Your assignment: Copy word for word, please, the lines of the entries below running from the one containing "[metal layers]" to the one containing "buffers and inverters | 886", both ends included.

+++ Entries shown

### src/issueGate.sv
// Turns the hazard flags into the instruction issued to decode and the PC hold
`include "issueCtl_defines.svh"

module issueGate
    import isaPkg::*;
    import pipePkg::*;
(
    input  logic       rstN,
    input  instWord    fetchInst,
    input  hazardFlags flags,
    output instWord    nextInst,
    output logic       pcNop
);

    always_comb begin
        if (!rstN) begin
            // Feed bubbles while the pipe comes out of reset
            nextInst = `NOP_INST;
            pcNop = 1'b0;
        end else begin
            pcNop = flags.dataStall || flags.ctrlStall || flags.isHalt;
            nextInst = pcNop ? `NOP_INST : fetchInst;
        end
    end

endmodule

++++++
+++ Entries shown

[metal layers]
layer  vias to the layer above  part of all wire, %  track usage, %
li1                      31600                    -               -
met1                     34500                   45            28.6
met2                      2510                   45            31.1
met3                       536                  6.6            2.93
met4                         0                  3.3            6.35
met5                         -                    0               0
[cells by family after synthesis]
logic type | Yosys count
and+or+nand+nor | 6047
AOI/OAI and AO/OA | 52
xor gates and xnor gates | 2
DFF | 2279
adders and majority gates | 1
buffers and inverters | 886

++++++
+++ Entries shown

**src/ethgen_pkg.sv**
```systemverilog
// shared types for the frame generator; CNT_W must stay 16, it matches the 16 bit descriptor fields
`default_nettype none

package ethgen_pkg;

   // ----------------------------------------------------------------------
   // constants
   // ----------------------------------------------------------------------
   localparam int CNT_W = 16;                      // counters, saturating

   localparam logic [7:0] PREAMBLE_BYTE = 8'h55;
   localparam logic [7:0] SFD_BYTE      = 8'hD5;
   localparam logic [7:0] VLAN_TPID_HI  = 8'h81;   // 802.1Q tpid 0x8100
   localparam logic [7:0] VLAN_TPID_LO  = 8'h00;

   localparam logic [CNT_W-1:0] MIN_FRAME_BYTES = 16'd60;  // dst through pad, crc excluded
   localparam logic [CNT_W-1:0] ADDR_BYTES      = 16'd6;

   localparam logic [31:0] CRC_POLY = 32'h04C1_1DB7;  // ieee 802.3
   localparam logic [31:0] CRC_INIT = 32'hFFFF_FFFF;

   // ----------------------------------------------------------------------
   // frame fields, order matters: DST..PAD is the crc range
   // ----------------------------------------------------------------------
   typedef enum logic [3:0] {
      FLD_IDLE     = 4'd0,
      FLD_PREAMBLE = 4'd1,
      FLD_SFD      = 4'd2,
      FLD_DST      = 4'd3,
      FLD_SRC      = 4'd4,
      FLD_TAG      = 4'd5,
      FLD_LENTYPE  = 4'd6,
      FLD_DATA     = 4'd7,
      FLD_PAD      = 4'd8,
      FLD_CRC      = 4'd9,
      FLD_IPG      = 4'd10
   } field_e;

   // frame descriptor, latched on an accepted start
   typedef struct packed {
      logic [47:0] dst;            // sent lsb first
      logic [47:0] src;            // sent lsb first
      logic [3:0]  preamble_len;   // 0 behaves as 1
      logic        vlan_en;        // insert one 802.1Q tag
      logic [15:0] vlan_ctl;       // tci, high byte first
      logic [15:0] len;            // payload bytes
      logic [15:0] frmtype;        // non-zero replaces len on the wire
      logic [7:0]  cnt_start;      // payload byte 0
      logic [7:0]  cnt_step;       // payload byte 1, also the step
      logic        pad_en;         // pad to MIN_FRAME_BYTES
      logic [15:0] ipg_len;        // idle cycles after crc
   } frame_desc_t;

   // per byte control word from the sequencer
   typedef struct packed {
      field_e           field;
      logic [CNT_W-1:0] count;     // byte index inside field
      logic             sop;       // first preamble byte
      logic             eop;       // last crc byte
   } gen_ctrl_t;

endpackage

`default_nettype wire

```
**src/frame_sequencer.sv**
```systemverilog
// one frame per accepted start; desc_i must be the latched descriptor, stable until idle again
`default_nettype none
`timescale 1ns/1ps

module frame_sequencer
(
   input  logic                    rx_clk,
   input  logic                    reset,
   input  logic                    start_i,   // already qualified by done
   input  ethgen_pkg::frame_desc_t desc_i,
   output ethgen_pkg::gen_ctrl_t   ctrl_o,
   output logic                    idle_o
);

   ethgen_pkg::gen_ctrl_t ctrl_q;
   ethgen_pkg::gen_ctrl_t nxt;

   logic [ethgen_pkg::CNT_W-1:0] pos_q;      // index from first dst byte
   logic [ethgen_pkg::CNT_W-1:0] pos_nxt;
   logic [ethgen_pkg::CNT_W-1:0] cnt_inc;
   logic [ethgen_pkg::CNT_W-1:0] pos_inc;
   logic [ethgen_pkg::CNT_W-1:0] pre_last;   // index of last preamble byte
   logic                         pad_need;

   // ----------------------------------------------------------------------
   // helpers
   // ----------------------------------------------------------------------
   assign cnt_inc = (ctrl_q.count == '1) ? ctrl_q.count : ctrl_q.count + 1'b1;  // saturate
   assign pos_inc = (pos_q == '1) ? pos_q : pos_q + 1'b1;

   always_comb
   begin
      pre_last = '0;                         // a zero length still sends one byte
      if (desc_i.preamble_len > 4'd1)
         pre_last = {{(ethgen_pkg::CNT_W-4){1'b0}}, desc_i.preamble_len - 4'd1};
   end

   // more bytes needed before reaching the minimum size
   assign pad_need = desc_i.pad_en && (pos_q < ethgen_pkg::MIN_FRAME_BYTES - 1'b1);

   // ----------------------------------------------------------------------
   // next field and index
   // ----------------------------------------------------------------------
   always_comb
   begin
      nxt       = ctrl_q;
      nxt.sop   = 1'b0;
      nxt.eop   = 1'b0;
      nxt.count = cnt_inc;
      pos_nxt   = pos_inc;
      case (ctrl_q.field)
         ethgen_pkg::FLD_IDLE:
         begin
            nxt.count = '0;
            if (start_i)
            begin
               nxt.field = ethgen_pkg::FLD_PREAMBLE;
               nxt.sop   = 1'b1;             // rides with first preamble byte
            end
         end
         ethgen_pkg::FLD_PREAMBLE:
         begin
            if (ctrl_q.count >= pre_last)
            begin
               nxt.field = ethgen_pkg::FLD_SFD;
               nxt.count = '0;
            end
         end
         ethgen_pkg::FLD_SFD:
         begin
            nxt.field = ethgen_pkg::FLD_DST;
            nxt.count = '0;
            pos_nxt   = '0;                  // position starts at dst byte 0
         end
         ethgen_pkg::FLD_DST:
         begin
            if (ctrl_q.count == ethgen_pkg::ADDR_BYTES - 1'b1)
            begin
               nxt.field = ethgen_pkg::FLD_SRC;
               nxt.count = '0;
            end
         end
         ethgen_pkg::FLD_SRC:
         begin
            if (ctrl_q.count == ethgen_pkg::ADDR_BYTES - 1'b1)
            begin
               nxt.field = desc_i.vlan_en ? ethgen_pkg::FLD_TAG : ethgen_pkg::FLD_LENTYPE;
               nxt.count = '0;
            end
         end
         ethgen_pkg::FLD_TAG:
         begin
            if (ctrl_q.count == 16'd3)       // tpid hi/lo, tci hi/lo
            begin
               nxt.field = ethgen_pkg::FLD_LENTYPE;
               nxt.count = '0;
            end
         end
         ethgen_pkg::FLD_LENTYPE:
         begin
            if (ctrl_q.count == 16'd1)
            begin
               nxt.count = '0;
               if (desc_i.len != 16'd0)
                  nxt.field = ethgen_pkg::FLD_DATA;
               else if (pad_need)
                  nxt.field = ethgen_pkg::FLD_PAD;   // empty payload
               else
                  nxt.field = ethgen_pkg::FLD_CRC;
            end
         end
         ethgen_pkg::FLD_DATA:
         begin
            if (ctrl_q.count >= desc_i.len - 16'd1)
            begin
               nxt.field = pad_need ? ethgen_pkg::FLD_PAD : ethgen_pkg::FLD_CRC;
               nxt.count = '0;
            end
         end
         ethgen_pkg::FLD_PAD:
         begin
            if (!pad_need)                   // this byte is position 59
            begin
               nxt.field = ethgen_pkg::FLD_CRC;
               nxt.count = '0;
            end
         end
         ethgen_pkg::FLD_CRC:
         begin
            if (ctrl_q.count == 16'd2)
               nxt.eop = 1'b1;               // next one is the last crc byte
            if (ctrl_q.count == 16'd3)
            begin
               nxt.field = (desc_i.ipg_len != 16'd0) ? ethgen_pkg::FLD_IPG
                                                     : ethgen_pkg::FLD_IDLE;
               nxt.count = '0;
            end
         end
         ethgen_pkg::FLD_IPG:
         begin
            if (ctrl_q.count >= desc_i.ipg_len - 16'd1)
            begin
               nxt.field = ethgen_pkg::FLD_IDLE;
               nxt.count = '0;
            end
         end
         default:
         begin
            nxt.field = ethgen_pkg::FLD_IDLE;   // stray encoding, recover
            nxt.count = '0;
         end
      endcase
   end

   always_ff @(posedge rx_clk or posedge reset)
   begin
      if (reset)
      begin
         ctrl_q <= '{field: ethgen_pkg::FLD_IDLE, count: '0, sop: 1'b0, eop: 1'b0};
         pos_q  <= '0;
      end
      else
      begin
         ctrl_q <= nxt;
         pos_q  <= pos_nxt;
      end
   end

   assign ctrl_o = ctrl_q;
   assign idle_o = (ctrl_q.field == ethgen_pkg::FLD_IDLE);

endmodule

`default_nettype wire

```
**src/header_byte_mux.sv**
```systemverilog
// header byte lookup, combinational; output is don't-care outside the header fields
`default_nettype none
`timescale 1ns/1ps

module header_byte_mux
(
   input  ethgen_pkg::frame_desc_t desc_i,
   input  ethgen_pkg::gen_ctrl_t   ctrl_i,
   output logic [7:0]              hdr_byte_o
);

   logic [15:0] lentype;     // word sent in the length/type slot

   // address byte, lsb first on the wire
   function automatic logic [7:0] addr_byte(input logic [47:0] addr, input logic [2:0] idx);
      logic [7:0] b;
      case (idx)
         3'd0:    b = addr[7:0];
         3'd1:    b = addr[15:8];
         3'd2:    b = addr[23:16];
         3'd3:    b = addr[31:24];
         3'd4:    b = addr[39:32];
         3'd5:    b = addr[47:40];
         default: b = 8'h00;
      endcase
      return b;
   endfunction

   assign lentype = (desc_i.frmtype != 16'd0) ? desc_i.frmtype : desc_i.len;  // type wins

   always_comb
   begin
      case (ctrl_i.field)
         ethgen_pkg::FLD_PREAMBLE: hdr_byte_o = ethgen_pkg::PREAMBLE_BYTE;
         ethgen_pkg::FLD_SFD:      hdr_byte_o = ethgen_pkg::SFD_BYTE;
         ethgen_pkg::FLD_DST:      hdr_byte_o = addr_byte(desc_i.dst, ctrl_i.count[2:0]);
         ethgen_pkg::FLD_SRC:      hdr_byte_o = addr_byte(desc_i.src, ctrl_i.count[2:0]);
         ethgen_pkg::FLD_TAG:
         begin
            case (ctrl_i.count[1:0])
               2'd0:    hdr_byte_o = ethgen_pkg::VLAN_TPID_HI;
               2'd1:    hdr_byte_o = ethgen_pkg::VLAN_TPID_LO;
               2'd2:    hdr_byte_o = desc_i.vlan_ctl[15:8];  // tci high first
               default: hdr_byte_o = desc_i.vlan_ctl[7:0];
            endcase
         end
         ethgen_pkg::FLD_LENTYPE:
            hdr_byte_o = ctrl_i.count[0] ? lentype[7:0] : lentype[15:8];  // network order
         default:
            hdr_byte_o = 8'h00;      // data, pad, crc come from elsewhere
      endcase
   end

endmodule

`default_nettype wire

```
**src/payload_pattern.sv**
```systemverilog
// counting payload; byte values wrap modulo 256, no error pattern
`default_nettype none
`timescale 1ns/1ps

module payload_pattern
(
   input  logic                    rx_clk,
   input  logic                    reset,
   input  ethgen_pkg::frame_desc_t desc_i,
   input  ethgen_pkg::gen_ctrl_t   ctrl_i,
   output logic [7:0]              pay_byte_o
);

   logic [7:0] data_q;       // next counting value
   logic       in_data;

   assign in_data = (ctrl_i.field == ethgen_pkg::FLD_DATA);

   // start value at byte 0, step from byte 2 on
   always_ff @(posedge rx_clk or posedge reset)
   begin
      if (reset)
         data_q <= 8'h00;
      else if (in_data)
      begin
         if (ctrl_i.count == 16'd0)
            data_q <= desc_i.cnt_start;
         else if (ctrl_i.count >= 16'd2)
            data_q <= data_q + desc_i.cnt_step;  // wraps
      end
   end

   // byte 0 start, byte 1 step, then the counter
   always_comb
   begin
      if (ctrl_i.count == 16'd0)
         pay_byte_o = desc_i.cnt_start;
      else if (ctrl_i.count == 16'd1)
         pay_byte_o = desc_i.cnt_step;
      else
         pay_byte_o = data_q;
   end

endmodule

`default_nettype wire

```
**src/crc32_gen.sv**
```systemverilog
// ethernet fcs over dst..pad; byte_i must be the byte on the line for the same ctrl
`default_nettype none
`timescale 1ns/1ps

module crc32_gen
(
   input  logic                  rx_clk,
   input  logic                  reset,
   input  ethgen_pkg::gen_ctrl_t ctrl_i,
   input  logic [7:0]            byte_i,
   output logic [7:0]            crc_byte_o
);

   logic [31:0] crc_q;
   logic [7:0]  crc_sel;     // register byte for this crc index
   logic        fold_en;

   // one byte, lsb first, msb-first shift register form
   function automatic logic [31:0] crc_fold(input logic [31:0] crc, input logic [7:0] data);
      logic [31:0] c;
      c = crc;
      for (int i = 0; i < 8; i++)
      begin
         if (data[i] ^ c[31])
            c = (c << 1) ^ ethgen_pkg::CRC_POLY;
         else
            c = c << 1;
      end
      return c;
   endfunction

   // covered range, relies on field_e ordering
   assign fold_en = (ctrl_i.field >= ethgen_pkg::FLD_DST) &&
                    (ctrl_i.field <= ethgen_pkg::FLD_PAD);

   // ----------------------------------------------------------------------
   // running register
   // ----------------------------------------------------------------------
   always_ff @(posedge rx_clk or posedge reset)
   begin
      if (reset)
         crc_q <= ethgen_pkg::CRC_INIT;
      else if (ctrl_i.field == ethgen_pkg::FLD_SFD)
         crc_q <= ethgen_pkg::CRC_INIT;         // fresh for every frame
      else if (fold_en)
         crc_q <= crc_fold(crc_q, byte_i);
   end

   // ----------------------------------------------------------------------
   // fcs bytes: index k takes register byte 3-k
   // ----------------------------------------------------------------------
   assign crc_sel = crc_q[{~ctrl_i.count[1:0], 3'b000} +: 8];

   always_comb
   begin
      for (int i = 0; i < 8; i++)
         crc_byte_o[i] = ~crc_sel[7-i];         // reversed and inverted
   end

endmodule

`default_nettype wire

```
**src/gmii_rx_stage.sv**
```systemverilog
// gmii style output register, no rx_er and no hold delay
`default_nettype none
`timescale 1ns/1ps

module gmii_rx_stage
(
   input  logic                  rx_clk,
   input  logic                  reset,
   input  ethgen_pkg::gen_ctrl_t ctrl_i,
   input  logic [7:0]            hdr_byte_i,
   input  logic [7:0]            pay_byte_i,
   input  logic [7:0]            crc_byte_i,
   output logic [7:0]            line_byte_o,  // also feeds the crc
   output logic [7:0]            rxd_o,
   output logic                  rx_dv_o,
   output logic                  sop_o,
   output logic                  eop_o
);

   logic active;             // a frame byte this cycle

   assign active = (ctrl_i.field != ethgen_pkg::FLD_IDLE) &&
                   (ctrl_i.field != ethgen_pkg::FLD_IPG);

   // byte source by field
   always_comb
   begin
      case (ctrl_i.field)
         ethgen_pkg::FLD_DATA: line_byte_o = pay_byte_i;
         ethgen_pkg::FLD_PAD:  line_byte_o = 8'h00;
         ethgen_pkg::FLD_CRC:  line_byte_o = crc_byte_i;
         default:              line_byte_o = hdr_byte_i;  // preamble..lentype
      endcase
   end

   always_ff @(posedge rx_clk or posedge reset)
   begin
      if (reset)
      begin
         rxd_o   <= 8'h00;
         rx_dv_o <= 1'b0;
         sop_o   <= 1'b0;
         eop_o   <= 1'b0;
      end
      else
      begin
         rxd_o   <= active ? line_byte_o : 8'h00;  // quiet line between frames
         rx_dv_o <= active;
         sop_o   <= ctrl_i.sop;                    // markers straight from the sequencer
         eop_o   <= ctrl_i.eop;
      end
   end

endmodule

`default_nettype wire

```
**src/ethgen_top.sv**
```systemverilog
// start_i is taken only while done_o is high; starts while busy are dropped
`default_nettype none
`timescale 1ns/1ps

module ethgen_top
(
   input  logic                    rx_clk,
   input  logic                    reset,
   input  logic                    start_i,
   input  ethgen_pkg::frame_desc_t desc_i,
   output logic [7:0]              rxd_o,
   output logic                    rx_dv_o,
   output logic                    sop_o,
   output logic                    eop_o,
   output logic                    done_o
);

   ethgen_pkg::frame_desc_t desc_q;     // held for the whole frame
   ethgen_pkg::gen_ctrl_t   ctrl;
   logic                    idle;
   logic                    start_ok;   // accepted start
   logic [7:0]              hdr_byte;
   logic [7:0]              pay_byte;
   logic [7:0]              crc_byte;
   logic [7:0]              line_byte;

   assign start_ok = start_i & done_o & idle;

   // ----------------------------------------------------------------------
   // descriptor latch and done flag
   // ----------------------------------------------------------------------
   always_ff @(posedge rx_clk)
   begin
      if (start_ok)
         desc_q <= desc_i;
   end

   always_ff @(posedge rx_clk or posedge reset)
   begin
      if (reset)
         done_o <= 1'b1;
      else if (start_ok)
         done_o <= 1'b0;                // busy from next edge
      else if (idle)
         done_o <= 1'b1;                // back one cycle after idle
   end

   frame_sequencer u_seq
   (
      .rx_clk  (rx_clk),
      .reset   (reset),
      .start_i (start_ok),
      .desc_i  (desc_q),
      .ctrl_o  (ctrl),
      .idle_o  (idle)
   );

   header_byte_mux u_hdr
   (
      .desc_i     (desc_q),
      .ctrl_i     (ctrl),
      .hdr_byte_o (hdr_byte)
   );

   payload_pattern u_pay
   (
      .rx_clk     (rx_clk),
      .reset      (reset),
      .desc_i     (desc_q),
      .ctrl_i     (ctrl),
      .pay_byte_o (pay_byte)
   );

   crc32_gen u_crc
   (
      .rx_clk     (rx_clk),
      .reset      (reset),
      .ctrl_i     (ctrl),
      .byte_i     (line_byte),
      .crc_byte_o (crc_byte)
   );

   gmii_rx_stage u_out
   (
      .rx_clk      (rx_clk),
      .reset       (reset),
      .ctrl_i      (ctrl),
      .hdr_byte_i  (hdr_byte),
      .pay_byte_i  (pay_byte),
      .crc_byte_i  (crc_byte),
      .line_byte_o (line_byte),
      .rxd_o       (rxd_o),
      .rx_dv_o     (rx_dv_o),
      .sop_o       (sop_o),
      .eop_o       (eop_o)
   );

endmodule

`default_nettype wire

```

++++++

Exercise solution:
[metal layers]
layer  vias to the layer above  part of all wire, %  track usage, %
li1                      31600                    -               -
met1                     34500                   45            28.6
met2                      2510                   45            31.1
met3                       536                  6.6            2.93
met4                         0                  3.3            6.35
met5                         -                    0               0
[cells by family after synthesis]
logic type | Yosys count
and+or+nand+nor | 6047
AOI/OAI and AO/OA | 52
xor gates and xnor gates | 2
DFF | 2279
adders and majority gates | 1
buffers and inverters | 886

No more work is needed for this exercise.